::: Records for this exercise :::
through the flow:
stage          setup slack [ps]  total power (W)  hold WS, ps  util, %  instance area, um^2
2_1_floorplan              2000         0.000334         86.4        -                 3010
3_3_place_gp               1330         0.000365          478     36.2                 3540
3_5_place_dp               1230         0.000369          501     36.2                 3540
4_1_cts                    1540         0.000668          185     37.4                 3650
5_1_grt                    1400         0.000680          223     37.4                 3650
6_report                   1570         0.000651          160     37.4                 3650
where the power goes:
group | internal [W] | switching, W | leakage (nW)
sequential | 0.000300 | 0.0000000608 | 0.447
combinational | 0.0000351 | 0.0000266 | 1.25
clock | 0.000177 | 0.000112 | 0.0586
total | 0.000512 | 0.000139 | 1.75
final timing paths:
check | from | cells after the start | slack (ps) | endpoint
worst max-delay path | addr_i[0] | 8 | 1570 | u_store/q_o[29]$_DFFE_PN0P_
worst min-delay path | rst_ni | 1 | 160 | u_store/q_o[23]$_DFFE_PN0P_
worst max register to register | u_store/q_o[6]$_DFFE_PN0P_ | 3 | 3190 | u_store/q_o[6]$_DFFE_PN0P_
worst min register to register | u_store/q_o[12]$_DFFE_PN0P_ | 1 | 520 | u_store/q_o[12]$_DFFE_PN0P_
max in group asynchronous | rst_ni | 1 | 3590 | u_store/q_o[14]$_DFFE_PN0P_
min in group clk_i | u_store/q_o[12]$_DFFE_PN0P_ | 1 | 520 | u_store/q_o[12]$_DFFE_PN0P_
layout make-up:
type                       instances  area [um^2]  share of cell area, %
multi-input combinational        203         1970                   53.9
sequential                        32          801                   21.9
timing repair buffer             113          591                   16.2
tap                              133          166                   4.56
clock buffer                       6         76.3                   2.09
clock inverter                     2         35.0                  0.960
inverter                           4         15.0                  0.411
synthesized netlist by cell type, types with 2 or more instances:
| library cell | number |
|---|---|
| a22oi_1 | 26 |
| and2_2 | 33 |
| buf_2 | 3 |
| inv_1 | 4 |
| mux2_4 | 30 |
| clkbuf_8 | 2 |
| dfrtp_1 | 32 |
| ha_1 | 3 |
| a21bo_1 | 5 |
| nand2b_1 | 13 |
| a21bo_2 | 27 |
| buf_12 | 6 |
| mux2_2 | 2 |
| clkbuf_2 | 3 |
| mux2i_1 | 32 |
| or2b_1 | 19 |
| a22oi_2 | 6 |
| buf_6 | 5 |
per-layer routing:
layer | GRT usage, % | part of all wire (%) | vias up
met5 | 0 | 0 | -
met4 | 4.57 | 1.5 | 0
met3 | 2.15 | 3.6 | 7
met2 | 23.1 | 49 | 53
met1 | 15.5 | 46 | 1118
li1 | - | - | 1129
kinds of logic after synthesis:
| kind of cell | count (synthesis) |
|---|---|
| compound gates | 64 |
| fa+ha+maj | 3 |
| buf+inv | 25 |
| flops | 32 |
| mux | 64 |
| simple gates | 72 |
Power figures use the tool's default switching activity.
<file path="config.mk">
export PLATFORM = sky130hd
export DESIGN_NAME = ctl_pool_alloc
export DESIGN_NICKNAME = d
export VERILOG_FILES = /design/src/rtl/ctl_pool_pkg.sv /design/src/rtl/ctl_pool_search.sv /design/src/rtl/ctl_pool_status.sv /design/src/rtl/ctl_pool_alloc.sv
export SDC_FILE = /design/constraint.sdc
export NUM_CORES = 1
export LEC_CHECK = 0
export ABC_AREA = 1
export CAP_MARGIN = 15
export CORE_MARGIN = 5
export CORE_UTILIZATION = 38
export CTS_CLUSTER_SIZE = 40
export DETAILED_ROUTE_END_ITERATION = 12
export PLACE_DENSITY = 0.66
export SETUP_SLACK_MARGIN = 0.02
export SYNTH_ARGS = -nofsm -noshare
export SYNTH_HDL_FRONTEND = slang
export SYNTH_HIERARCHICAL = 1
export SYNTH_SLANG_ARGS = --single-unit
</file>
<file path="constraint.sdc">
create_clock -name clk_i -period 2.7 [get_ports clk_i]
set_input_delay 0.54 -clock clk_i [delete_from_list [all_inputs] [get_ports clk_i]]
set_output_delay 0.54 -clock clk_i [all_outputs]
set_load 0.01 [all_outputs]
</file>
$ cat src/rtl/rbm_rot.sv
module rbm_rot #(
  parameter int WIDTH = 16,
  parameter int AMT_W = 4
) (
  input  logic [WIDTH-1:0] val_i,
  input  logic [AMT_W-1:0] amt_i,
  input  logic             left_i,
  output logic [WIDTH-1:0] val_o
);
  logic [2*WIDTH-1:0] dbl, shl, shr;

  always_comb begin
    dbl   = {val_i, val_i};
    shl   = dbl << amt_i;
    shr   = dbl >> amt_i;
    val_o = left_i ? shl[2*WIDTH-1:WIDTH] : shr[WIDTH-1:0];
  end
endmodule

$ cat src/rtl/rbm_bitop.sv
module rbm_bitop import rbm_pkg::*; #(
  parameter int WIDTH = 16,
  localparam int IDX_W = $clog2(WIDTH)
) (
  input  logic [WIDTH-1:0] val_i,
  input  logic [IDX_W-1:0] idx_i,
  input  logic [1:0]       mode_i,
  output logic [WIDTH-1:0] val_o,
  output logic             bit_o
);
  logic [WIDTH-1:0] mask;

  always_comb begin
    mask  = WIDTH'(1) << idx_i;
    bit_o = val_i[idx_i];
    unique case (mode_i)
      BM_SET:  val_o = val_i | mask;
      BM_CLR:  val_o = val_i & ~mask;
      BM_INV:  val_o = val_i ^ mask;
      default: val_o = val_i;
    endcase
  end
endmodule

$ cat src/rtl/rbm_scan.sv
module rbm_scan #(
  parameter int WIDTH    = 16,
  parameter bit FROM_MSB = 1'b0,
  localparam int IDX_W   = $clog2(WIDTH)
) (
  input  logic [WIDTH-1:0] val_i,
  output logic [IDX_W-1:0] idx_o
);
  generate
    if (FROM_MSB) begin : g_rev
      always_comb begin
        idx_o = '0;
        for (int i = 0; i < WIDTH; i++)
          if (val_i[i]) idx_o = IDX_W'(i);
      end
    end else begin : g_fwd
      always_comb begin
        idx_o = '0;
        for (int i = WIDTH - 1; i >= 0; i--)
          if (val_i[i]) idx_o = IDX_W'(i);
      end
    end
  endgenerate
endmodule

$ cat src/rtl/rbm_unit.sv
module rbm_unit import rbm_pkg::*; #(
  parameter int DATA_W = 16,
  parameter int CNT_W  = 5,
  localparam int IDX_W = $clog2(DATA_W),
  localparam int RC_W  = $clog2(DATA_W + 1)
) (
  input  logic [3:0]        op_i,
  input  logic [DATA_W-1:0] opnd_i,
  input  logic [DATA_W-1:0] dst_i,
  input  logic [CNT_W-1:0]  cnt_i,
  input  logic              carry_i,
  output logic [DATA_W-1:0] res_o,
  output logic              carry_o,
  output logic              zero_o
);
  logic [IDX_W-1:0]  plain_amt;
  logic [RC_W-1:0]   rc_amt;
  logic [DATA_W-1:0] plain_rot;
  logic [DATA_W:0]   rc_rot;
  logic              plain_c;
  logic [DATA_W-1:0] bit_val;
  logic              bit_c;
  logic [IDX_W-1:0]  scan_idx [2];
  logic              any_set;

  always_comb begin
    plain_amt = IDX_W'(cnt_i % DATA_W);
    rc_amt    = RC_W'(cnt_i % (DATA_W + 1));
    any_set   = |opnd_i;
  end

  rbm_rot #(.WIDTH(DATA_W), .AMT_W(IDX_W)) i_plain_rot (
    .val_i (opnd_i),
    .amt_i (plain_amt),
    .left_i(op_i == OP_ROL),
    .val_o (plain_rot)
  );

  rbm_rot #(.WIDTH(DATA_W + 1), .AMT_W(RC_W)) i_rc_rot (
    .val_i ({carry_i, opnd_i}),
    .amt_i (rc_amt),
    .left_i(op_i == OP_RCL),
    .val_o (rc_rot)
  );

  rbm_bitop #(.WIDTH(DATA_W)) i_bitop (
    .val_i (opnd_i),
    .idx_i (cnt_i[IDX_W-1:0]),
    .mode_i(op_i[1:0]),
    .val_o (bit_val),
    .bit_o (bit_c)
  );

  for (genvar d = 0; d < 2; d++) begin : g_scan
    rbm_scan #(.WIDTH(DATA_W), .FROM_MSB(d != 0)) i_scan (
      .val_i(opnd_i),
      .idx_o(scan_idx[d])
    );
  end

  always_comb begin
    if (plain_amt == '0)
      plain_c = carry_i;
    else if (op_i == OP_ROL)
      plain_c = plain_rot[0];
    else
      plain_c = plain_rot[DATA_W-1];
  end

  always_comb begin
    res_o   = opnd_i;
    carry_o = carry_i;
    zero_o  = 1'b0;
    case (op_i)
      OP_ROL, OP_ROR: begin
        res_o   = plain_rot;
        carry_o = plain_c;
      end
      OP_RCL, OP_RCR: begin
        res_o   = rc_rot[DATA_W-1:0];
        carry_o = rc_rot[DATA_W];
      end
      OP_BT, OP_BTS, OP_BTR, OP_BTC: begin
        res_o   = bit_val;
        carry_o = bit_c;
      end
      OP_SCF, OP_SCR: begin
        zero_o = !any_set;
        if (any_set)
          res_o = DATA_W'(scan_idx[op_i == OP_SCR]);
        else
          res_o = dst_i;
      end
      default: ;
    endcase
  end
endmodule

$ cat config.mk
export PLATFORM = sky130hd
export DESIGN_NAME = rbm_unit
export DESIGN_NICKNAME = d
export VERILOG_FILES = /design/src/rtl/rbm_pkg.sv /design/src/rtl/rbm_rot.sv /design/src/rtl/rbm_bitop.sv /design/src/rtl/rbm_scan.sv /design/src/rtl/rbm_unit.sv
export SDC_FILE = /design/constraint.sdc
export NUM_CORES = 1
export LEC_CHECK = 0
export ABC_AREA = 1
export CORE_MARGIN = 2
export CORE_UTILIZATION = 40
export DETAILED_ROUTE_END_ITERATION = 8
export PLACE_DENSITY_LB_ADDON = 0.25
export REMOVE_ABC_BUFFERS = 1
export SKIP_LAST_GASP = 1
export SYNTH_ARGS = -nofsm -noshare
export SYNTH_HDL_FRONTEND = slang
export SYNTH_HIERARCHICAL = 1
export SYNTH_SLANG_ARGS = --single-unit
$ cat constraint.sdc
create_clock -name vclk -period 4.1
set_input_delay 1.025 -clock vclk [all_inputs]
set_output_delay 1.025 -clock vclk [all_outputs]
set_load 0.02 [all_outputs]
:::
■ Requirement:
Lines above with "inverter": state how many, nothing more.

■ Output of the task:
2